And you see things like blowback on organizations that attack hospitals, for example. -- and other socially unacceptable activities, not that criminal activities in general are not broadly socially unacceptable. But this is something that there are some really complex dynamics that are at work here.

Scott Crawford

Yes, indeed. And we've already seen some examples of just that sort of allegations are crossing the line in attacks in the kinetics space just in the last few days. So yes, I would expect that some of those limitations do hamper actors across the board here.

And maybe actually working to mitigate some of the more serious attacks. But again, that's unknown. We have yet to know what's going -- what would precipitate something like that, if it would, out of this conflict.

Eric Hanselman

So given that -- I think to summarize, we've been saying is that this is a very new space with a set of various forces in play that are really hard to get hold of, what should organizations be considering?
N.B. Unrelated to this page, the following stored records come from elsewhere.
## src/rtl/vga_timing_gen.sv

```systemverilog
// Parametrised raster timing generator: a pixel-clock divider feeding h/v counters,
// with every output taken from one register stage so sync, video_on and coordinates stay aligned.
module vga_timing_gen #(
  parameter int H_ACTIVE = 640,
  parameter int H_FP     = 16,
  parameter int H_SYNC   = 96,
  parameter int H_BP     = 48,
  parameter int V_ACTIVE = 480,
  parameter int V_FP     = 10,
  parameter int V_SYNC   = 2,
  parameter int V_BP     = 33,
  parameter bit H_POL    = 1'b0,
  parameter bit V_POL    = 1'b0,
  parameter int CLK_DIV  = 2,
  parameter int CNT_W    = 11
) (
  input  logic             clk,
  input  logic             reset,
  input  logic             enable,
  output logic             p_tick,
  output logic             hsync,
  output logic             vsync,
  output logic             video_on,
  output logic [CNT_W-1:0] pixel_x,
  output logic [CNT_W-1:0] pixel_y,
  output logic             line_start,
  output logic             frame_start
);
  localparam int H_TOTAL = H_ACTIVE + H_FP + H_SYNC + H_BP;
  localparam int V_TOTAL = V_ACTIVE + V_FP + V_SYNC + V_BP;
  localparam int DIV_W   = (CLK_DIV > 1) ? $clog2(CLK_DIV) : 1;

  localparam logic [DIV_W-1:0] DIV_LAST = DIV_W'(CLK_DIV - 1);
  localparam logic [CNT_W-1:0] H_LAST   = CNT_W'(H_TOTAL - 1);
  localparam logic [CNT_W-1:0] V_LAST   = CNT_W'(V_TOTAL - 1);
  localparam logic [CNT_W-1:0] H_VIS    = CNT_W'(H_ACTIVE);
  localparam logic [CNT_W-1:0] V_VIS    = CNT_W'(V_ACTIVE);
  localparam logic [CNT_W-1:0] HS_FIRST = CNT_W'(H_ACTIVE + H_FP);
  localparam logic [CNT_W-1:0] HS_LAST  = CNT_W'(H_ACTIVE + H_FP + H_SYNC - 1);
  localparam logic [CNT_W-1:0] VS_FIRST = CNT_W'(V_ACTIVE + V_FP);
  localparam logic [CNT_W-1:0] VS_LAST  = CNT_W'(V_ACTIVE + V_FP + V_SYNC - 1);

  logic [DIV_W-1:0] div;
  logic [CNT_W-1:0] h;
  logic [CNT_W-1:0] v;
  logic             tick;
  logic             h_wrap;
  logic             vid;
  logic             hs_on;
  logic             vs_on;

  // The divider only advances while enabled, so a freeze resumes mid-pixel without skipping.
  assign tick   = enable && (div == DIV_LAST);
  assign h_wrap = (h == H_LAST);
  assign vid    = (h < H_VIS) && (v < V_VIS);
  assign hs_on  = (h >= HS_FIRST) && (h <= HS_LAST);
  assign vs_on  = (v >= VS_FIRST) && (v <= VS_LAST);

  always_ff @(posedge clk) begin
    if (reset) begin
      div         <= '0;
      h           <= '0;
      v           <= '0;
      p_tick      <= 1'b0;
      line_start  <= 1'b0;
      frame_start <= 1'b0;
      hsync       <= ~H_POL;
      vsync       <= ~V_POL;
      video_on    <= 1'b0;
      pixel_x     <= '0;
      pixel_y     <= '0;
    end else begin
      p_tick      <= tick;
      line_start  <= tick && (h == '0);
      frame_start <= tick && (h == '0) && (v == '0);
      if (enable) div <= (div == DIV_LAST) ? '0 : div + 1'b1;
      // Outputs capture the decode of the counter value being left, then the counters move on.
      if (tick) begin
        pixel_x  <= h;
        pixel_y  <= v;
        video_on <= vid;
        hsync    <= hs_on ? H_POL : ~H_POL;
        vsync    <= vs_on ? V_POL : ~V_POL;
        h        <= h_wrap ? '0 : h + 1'b1;
        if (h_wrap) v <= (v == V_LAST) ? '0 : v + 1'b1;
      end
    end
  end
endmodule

```

## config.mk

```make
export PLATFORM = sky130hd
export DESIGN_NAME = vga_timing_gen
export DESIGN_NICKNAME = d
export VERILOG_FILES = /design/src/rtl/vga_timing_gen.sv
export SDC_FILE = /design/constraint.sdc
export NUM_CORES = 1
export LEC_CHECK = 0
export CAP_MARGIN = 5
export CORE_MARGIN = 2
export CORE_UTILIZATION = 40
export CTS_CLUSTER_SIZE = 24
export DETAILED_ROUTE_END_ITERATION = 7
export MAX_ROUTING_LAYER = met4
export PLACE_DENSITY = 0.69
export SLEW_MARGIN = 15
export SYNTH_ARGS = -nofsm -noshare
export SYNTH_HDL_FRONTEND = slang
export SYNTH_SLANG_ARGS = --single-unit
```

## constraint.sdc

```tcl
create_clock -name clk -period 2.5 [get_ports clk]
set_input_delay 0.5 -clock clk [delete_from_list [all_inputs] [get_ports clk]]
set_output_delay 0.5 -clock clk [all_outputs]
set_load 0.05 [all_outputs]
```

==> flow_summary.ini, run 1 <==
[clocking]
cts_repair_resize_count = 0
cts_tree = done
cts_root_buf = clkbuf_8
cts.sinks = 51
clk_pin_slew_ps = 80
cts_buffers = 5
htreeDepth = 2
insertion_delay_ps = 300
hold_buffers = 0
clockBufferDepth = 2
cts_setup_buffers = 0

[yosys]
syn_nets = 273
ys_types = 41
synth_cells = 266
ys_seq_area_share_pct = 46.3
ys_top_cells_by_area = dfxtp_1 (46%), nand2_1 (9.0%), a21oi_1 (7.7%)
synth_top_area_cell = dfxtp_1
avgSynthCellArea_um2 = 8.29
yosys_warnings = 0
synth_top_cell_area_share_pct = 46.3
syn-cell-area_um2 = 2200
synth-seq-cells = 51

[sta]
max_freq_mhz = 500
hold_violations = 0
relSlewSlack_pct = 65.6
rsz0062_at_grt = false
fin_crit_sh_pct = 80.1
maxSlewViolCount = 0
finalSetupTns_ps = 0
clock_skew_ps = 6.15
fin_crit_ps = 2000
setup_viol = 0
tightestPinTransition_ps = 514

[routing]
first_iter_violations = 182
dr.pass1.iters = 4
antenna_left = 0
via_count = 1935
wl_per_cell_um = 14.0
vias_per_cell = 5.33
drc = 0
postRouteWirelength_um = 5090

[cells_and_area]
final_cell_mix = nand2_1 (53), dfxtp_1 (51), a21oi_1 (34)
layout.nets = 297
num-fill-cells = 528
multiInputGateArea_um2 = 1070
seq_area_um2 = 1020
instances_no_fill = 363
diodes = 0
areaGrowthSynthToFinish_pct = 19.8
drive_above_1_share_pct = 5.84
postLayoutCellArea_um2 = 2640
final_common_cell = nand2_1

[die]
fp.dieH_um = 78.2
initial_core_util_pct = 40.8
fp.dieW_um = 78.2
num_io_pins = 31
die_area_um2 = 6120
core_region_area_um2 = 5410
num_rows = 27

[critical_path]
critPathKind = reg2reg
start_kind = flop
crit_family = simple AND/OR/NAND/NOR gates
max_stage_delay_ps = 430
arrival_ps = 2170
path_max_fanout = 11
worst-path-buf-inv = 1
crit_chain = inv_1 -> ha_1 -> or4b_1 -> nor3_1 -> a31o_2 -> a311oi_1
cp.required_ps = 2660
cp_slowest_cell = or4b_1
worstSetupEndpointType = flop

[power]
ir_drop_v = 0.000364
power_density_nw_per_um2 = 519
power_mw = 1.37
leakagePower_nw = 0.844

[global_route]
grt_pass1_vias = 1850
grt_antenna_before_repair = 0
grt_max_degree = 34
grt_pass1_wl_um = 8890
globalRoute.totalOverflow = 0
grt_use_total_pct = 18.7

[placed_design]
place_inst = 355
place_hpwl_um = 3540
placed_area_um2 = 2560
io_buffers = 30
gp_congestion = 0.875

[status]
status = completed

[flow_run]
drv_cap = 0

[worst_hold_path]
hold_path.class = reg2reg
==> synthesized netlist by cell type <==
| cell type | number |
|---|---|
| a221oi_1 | 1 |
| or3_1 | 4 |
| a31o_2 | 1 |
| a211o_1 | 1 |
| a211oi_1 | 1 |
| xor2_1 | 4 |
| and4_1 | 1 |
| a2111oi_0 | 1 |
| ha_1 | 4 |
| nand3b_1 | 1 |
| a21oi_1 | 34 |
| nand4_4 | 1 |
| o21ai_0 | 4 |
| a32oi_1 | 1 |
| buf_2 | 5 |
| o41ai_1 | 1 |
| nor2_1 | 15 |
| clkbuf_1 | 13 |
| o31ai_1 | 4 |
| nand4_1 | 6 |
| inv_1 | 7 |
| nor4_2 | 1 |
| nor4_1 | 4 |
| buf_1 | 1 |
| nand2_1 | 53 |
| nand3_1 | 13 |
| nor3_1 | 4 |
| and3_1 | 4 |
| or4_1 | 4 |
| dfxtp_1 | 51 |
| o21bai_1 | 2 |
| nor3b_1 | 1 |
| nor4bb_1 | 2 |
| and2_1 | 1 |
| buf_6 | 1 |
| nor2b_1 | 1 |
| a311oi_1 | 1 |
| xnor2_1 | 7 |
| and4bb_2 | 1 |
| or4b_1 | 2 |
| nand2b_1 | 2 |
==> flip-flops by register name, summed over array words and instances, names as in the netlist <==
| name | cells |
|---|---|
| div | 1 |
| frame_start | 1 |
| h | 11 |
| hsync | 1 |
| line_start | 1 |
| p_tick | 1 |
| pixel_x | 11 |
| pixel_y | 11 |
| v | 11 |
| video_on | 1 |
| vsync | 1 |
==> per-stage QoR <==
| step | util, % | hold slack [ps] | setup WS [ps] |
|---|---|---|---|
| CTS | 48.8 | 460 | 511 |
| global placement | 47.3 | 443 | 287 |
| global route | 48.8 | 476 | 379 |
| detailed placement | 47.3 | 447 | 257 |
| finish | 48.8 | 456 | 498 |
| floorplan | - | 473 | 738 |
==> layer usage <==
layer	GRT usage, %	up-vias	wire length, um
met5	-	-	0
met4	6.84	0	106
met3	3.22	10	212
met2	31.0	49	2450
met1	22.9	904	2320
li1	-	972	-
==> worst register-to-register path, stage by stage, from the launching register on <==
cell	delay (ps)
dfxtp_1	400
inv_1	90
ha_1	140
or4b_1	440
nor3_1	330
a31o_2	390
a311oi_1	80
==> path summary, 6_finish.rpt <==
kind	cells past startpoint	from	slack, ps	endpoint
worst min-delay path	2	pixel_y[8]	460	pixel_y[8]
worst max register to register	6	v[0]	500	v[5]
worst min register to register	2	pixel_y[8]	460	pixel_y[8]
worst max-delay path	6	v[0]	500	v[5]
==> final cells by class <==
type                       instances  area share, %
clock buffer                       7           2.89
clock inverter                     1          0.190
inverter                           7          0.995
multi-input combinational        188           40.5
sequential                        51           38.7
tap                               72           3.41
timing repair buffer              37           13.4
==> cell families after synthesis <==
family | after synthesis | share of synthesized area [%]
compound gates | 52 | 13.8
xor+xnor | 11 | 4.37
flops | 51 | 46.3
simple gates | 121 | 28.0
buf+inv | 27 | 5.22
fa+ha+maj | 4 | 2.27
==> power breakdown <==
part | leakage (nW) | internal, mW | total, mW | switching [mW]
Clock | 0.0422 | 0.197 | 0.457 | 0.260
Combinational | 0.390 | 0.0288 | 0.0871 | 0.0584
Sequential | 0.412 | 0.819 | 0.826 | 0.00711
Total | 0.844 | 1.04 | 1.37 | 0.325
Note: power is estimated with default switching activity, not from simulation.
==> inputs of run 2 (changes only) <==
--- a/config.mk
+++ b/config.mk
@@ -11,7 +11,7 @@
 export CTS_CLUSTER_SIZE = 24
 export DETAILED_ROUTE_END_ITERATION = 7
 export MAX_ROUTING_LAYER = met4
-export PLACE_DENSITY = 0.69
+export PLACE_DENSITY = 0.71
 export SLEW_MARGIN = 15
 export SYNTH_ARGS = -nofsm -noshare
 export SYNTH_HDL_FRONTEND = slang
==> constraint.sdc (replaced) <==
create_clock -name clk -period 1.6 [get_ports clk]
set_input_delay 0.32 -clock clk [delete_from_list [all_inputs] [get_ports clk]]
set_output_delay 0.32 -clock clk [all_outputs]
set_load 0.05 [all_outputs]
==> flow_summary.ini, run 2 (synthesis gave the netlist of run 1 again) <==
[power]
ir_drop_v = 0.000570
p_seq_share_pct = 57.6
leakagePower_nw = 1.13
p_int_mw = 1.70
power_density_nw_per_um2 = 723
clkPwrFrac_pct = 34.6
combPwrFrac_pct = 7.8
p_sw_share_pct = 24.0
switching_power_uw = 537

[critical_path]
critPathKind = reg2reg
start_kind = flop
cp_slowest_cell = or4b_4
cp.required_ps = 1810
arrival_ps = 1900
crit_chain = inv_2 -> ha_4 -> or4b_4 -> nor3_4 -> buf_4 -> a31o_4 -> nor2_1
worstSetupEndpointType = flop
path_max_fanout = 5
max_stage_delay_ps = 470

[cells_and_area]
seq_area_um2 = 1030
num-fill-cells = 497
fin_util_pct = 57.2
layout.nets = 341
final_cell_mix = buf_4 (77), nand2_1 (53), dfxtp_1 (47)
drive_above_1_share_pct = 34.3
areaGrowthSynthToFinish_pct = 40.2
final_common_cell = buf_4
instances_no_fill = 407
postLayoutCellArea_um2 = 3090
multiInputGateArea_um2 = 1250
diodes = 0

[global_route]
grt_pass1_wl_um = 10300
globalRoute.totalOverflow = 0
grt_max_degree = 19
grt_antenna_before_repair = 0
grt_pass1_vias = 2141
grt_use_total_pct = 21.9

[die]
initial_core_util_pct = 40.8
core_region_area_um2 = 5410
num_rows = 27
num_io_pins = 31
die_area_um2 = 6120
fp.dieW_um = 78.2
fp.dieH_um = 78.2

[clocking]
cts.sinks = 51
hold_buffers = 0
cts_tree = done
cts_buffers = 5
clockBufferDepth = 2
insertion_delay_ps = 310
cts_root_buf = clkbuf_8
htreeDepth = 2
clk_pin_slew_ps = 90

[routing]
postRouteWirelength_um = 6150
wl_per_cell_um = 15.1
antenna_left = 0
first_iter_violations = 141
dr.pass1.iters = 4
via_count = 2191
vias_per_cell = 5.38
drc = 0

[sta]
clock_skew_ps = 5.90
maxSlewViolCount = 0
layout_setup_ws_ps = -86.7
rsz0062_at_grt = true
max_freq_mhz = 593
fin_crit_sh_pct = 105
tightestPinTransition_ps = 514
relSlewSlack_pct = 65.7
fin_crit_ps = 1690
setup_viol = 12
hold_violations = 0

[placed_design]
pre_cts_ws_ps = -491
place_inst = 392
io_buffers = 30
gp_congestion = 0.937
place_hpwl_um = 4140
placed_area_um2 = 2790

[flow_run]
drv_cap = 0

[worst_hold_path]
hold_path.class = reg2reg

[status]
violations = setup timing
status = complete, but fails checks
run 2: changes by cell type in the layout (fill, tap and decap cells not counted), moves of 3 or more:
cell	change
ha_1	-3
a21oi_1	-5
clkdlybuf4s50_1	-29
dfxtp_1	-4
buf_4	+70
a21oi_2	+5
run 2: per-stage QoR:
| stage | power, mW | TNS, ps | hold WS (ps) |
|---|---|---|---|
| after floorplan | 1.41 | 0 | 457 |
| after global placement | 1.47 | -7430 | 443 |
| after detailed placement | 1.48 | -8710 | 451 |
| after CTS | 2.25 | -618 | 464 |
| after global routing | 2.33 | -1530 | 481 |
| final | 2.23 | -808 | 459 |
run 2: final cells by class:
| class | count | area share (%) |
|---|---|---|
| Clock buffer | 7 | 2.79 |
| Clock inverter | 1 | 0.162 |
| Inverter | 7 | 0.850 |
| Timing Repair Buffer | 79 | 19.3 |
| Multi-Input combinational cell | 190 | 40.6 |
| Sequential cell | 51 | 33.4 |
| Tap cell | 72 | 2.91 |
run 2: worst paths after layout:
kind | start | endpoint | slack, ps | cells after the start
setup reg to reg | v[0] | v[0] | -90 | 7
hold reg to reg | pixel_y[4] | pixel_y[4] | 460 | 2
setup / recovery | v[0] | v[0] | -90 | 7
hold / removal | pixel_y[4] | pixel_y[4] | 460 | 2
run 2: power groups by stage:
stage / sequential (mW) / clock [mW] / combinational, mW
CTS: 1.29 / 0.787 / 0.171
global placement: 1.32 / 0 / 0.158
global route: 1.29 / 0.859 / 0.186
finish: 1.29 / 0.773 / 0.174
floorplan: 1.34 / 0 / 0.0675
detailed placement: 1.32 / 0 / 0.159
run 2: timing repair:
| action | 4_1_cts | 5_1_grt |
|---|---|---|
| cloned | 2 | 0 |
| pin swaps | 7 | 5 |
| endpoints found under the setup margin | 13 | 19 |
| setup buffers | 3 | 2 |
| gates resized for setup | 23 | 9 |
run 2: worst max-delay path, delay by kind of cell, from the launching register on:
family | cells | cell delay (ps)
DFF | 1 | 340
buffers and inverters | 2 | 220
adders and majority gates | 1 | 120
AOI/OAI and AO/OA | 1 | 190
and+or+nand+nor | 3 | 710
run 2: metal layers:
metal | track usage [%] | part of all wire (%) | vias to the layer above
li1 | - | - | 1064
met2 | 36.6 | 51 | 84
met3 | 5.75 | 6.5 | 17
met4 | 8.77 | 2.4 | 0
met5 | - | 0 | -
met1 | 25.2 | 40 | 1026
I mean, what -- from an organizational perspective, or what are things that typical enterprises should be thinking about in terms of -- and I use the term cautiously, we refer in information security about the blast radius of things.

And given that we are now in a situation in which there is a kinetic aspect to this with human damage, but what should organizations be considering around this? And are these things that may potentially be masking other concerns? What should enterprises be doing at this point to ensure that they are covering the kinds of concerns and risks that may shake out from this?

Johan Vermij

Well, in our recent spotlight conflict in Ukraine and turning point for cybersecurity. We expected a possible fallout to fiscal assets such as targeting energy resources, transportation and financial systems. And we saw Anonymous doing exactly that in Belarus.

But in terms of the fallout and blast radius, if you look at NotPetya for instance, that was targeted at Ukrainian companies, it crippled half the world as it's spread on to supplier systems. So there's always that supply chain attack to call it like that, in which an asset in one country is targeted. And it ripples throughout the supply chain to others?

Eric Hanselman

Well, and the other thing I'll also note is that, of course, in any crisis, it winds up leading to a whole set of social engineering focused appeals for relief. I guess, folks should be also more aware of potential e-mail targeting, fundraising scams, those sorts of things.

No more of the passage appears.